Chrysler Repair: 06 Town and Country : Steady speed miss, crankshaft sensor, shifting into overdrive


Question
QUESTION: Hello Roland,
I have an 06' Town and Country with the 3.8 engine and 73,000 miles. There is a very noticeable miss, buck, jerk at a steady speed between 40-50 mph only and occurs after the transmission has shifted into overdrive. If you accelerate or decelerate even slightly the symptoms disappear immediately. No computer codes are present. Have cleaned the throttle body and injectors, changed the plugs, wires, both O2 sensors, crankshaft sensor, TPS, ignition coil, and idle control valve. Runs great all other times. Any ideas?

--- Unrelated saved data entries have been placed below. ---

===== config.mk =====
export PLATFORM = sky130hd
export DESIGN_NAME = grc_step
export DESIGN_NICKNAME = d
export VERILOG_FILES = /design/src/rtl/assert_macros.svh /design/src/rtl/grc_pkg.sv /design/src/rtl/grc_step.sv
export SDC_FILE = /design/constraint.sdc
export NUM_CORES = 1
export LEC_CHECK = 0
export CAP_MARGIN = 0
export CORE_ASPECT_RATIO = 0.7
export CORE_MARGIN = 2
export CORE_UTILIZATION = 25
export DETAILED_ROUTE_END_ITERATION = 10
export DONT_BUFFER_PORTS = 1
export PLACE_DENSITY_LB_ADDON = 0.12
export SLEW_MARGIN = 20
export SYNTH_ARGS = -nofsm -noshare
export SYNTH_HDL_FRONTEND = slang
export SYNTH_SLANG_ARGS = --single-unit

===== constraint.sdc =====
create_clock -name vclk -period 3.3
set_input_delay 0.165 -clock vclk [all_inputs]
set_output_delay 0.165 -clock vclk [all_outputs]
set_load 0.005 [all_outputs]
==> src/sv/wpcd_back.sv <==
// ----------------------------------------------------------------------------
// wpcd_back: segment builder
// Scales sample values to display rows, resolves the previous row and
// queues finished segments for the result side.
// ----------------------------------------------------------------------------
module wpcd_back
  import wpcd_pkg::*;
(
  input  logic      clk,
  input  logic      rst,
  input  wpcd_cfg_t cfg,
  input  wpcd_cmd_t q_dout,
  input  logic      q_empty,
  output logic      q_pop,
  output wpcd_seg_t seg,
  output logic      empty,
  input  logic      pop
);

  localparam int PTR_BITS = $clog2(OUT_DEPTH);
  localparam int R_BITS   = PROD_BITS + 1 - 16;
  localparam int ROW_W    = R_BITS + 1;

  logic                        a_valid;
  wpcd_cmd_t                   a_cmd;
  logic signed [PROD_BITS-1:0] a_prod_a, a_prod_b;
  logic [ROW_BITS-1:0]         prev_row;
  logic [ROW_BITS-1:0]         row_a, row_b;
  wpcd_seg_t                   seg_new;
  logic                        wr;

  wpcd_seg_t                   mem [OUT_DEPTH];
  logic [PTR_BITS-1:0]         head, tail;
  logic [PTR_BITS:0]           count;

  // row = center - floor((p + 2^15) / 2^16), held to the display
  function automatic logic [ROW_BITS-1:0] to_row(
    input logic signed [PROD_BITS-1:0] p,
    input logic [ROW_BITS-1:0]         center
  );
    logic signed [PROD_BITS:0] t;
    logic signed [R_BITS-1:0]  r;
    logic signed [ROW_W-1:0]   row;
    t   = (PROD_BITS+1)'(p) + (PROD_BITS+1)'(32768);
    r   = t[PROD_BITS:16];
    row = $signed(ROW_W'(center)) - ROW_W'(r);
    if (row < 0) begin
      return '0;
    end else if (row > $signed(ROW_W'({ROW_BITS{1'b1}}))) begin
      return '1;
    end else begin
      return row[ROW_BITS-1:0];
    end
  endfunction

  // leave room for the command in flight
  assign q_pop = !q_empty && ((int'(count) + int'(a_valid)) < OUT_DEPTH);

  always_ff @(posedge clk) begin
    if (rst) begin
      a_valid <= 1'b0;
    end else begin
      a_valid <= q_pop;
    end
  end

  always_ff @(posedge clk) begin
    if (q_pop) begin
      a_cmd    <= q_dout;
      a_prod_a <= $signed({1'b0, cfg.gain}) * q_dout.val_a;
      a_prod_b <= $signed({1'b0, cfg.gain}) * q_dout.val_b;
    end
  end

  always_comb begin
    row_a              = to_row(a_prod_a, cfg.center_row);
    row_b              = to_row(a_prod_b, cfg.center_row);
    seg_new.column     = a_cmd.col;
    seg_new.column_end = a_cmd.col_end;
    seg_new.row_from   = a_cmd.a_prev ? prev_row : row_a;
    seg_new.row_to     = row_b;
    seg_new.kind       = a_cmd.kind;
    seg_new.last       = a_cmd.last;
  end

  assign wr = a_valid && a_cmd.emit;

  always_ff @(posedge clk) begin
    if (rst) begin
      prev_row <= '0;
    end else if (a_valid && a_cmd.set_prev) begin
      prev_row <= row_b;
    end
  end

  assign empty = (count == '0);
  assign seg   = mem[head];

  always_ff @(posedge clk) begin
    if (rst) begin
      head  <= '0;
      tail  <= '0;
      count <= '0;
    end else begin
      if (wr) tail <= tail + 1'b1;
      if (pop && !empty) head <= head + 1'b1;
      case ({wr, pop && !empty})
        2'b10:   count <= count + 1'b1;
        2'b01:   count <= count - 1'b1;
        default: count <= count;
      endcase
    end
  end

  always_ff @(posedge clk) begin
    if (wr) mem[tail] <= seg_new;
  end

endmodule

Thank you.

ANSWER: Hi Rennie,
That behavior is a new one on me. Is it possible to choose a gear shifter position which prevents shifting into overdrive so that you can determing if there is still that behavior at the same speed or a proportionately slower speed when you stay in 3rd gear? If so, is the behavior apparently rpm specific or mph specific. Without codes it is difficult to pin point a cause for such behavior. Let me know what happens in 3rd gear only, and also keep checking for fault codes. If it doesn't happen in 3rd gear but at the same rpm, then one would suspect something to do with the transmission. If it also happens in 3rd gear but at the same rpm the engine might be suspect, if at the same mph then the drivetrain may be the problem.
Roland

---------- FOLLOW-UP ----------

QUESTION: Thanks Roland. In 3rd gear the symptoms are still there only between 40-50 mph so it is definately a mph and not an rpm issue.

Answer
Hi Rennie,
That would lead me to suggest that it could be an issue with something related to the path between the output of the transmission and the road: a cv-joint on one of the half-shafts (check the rubber boots on the four cv's to see if any are torn), a tire or wheel that is out of round or off-balance (check balance, radial runout, bent wheel, consider match-mount of tire to wheel, etc.). Such vibration that you are experiencing may not have anything to do with the engine or transmission. If this were the case and you can pinpoint the cause it may not be an expensive 'fix' compared to the engine/transmission, so I would at least look there first.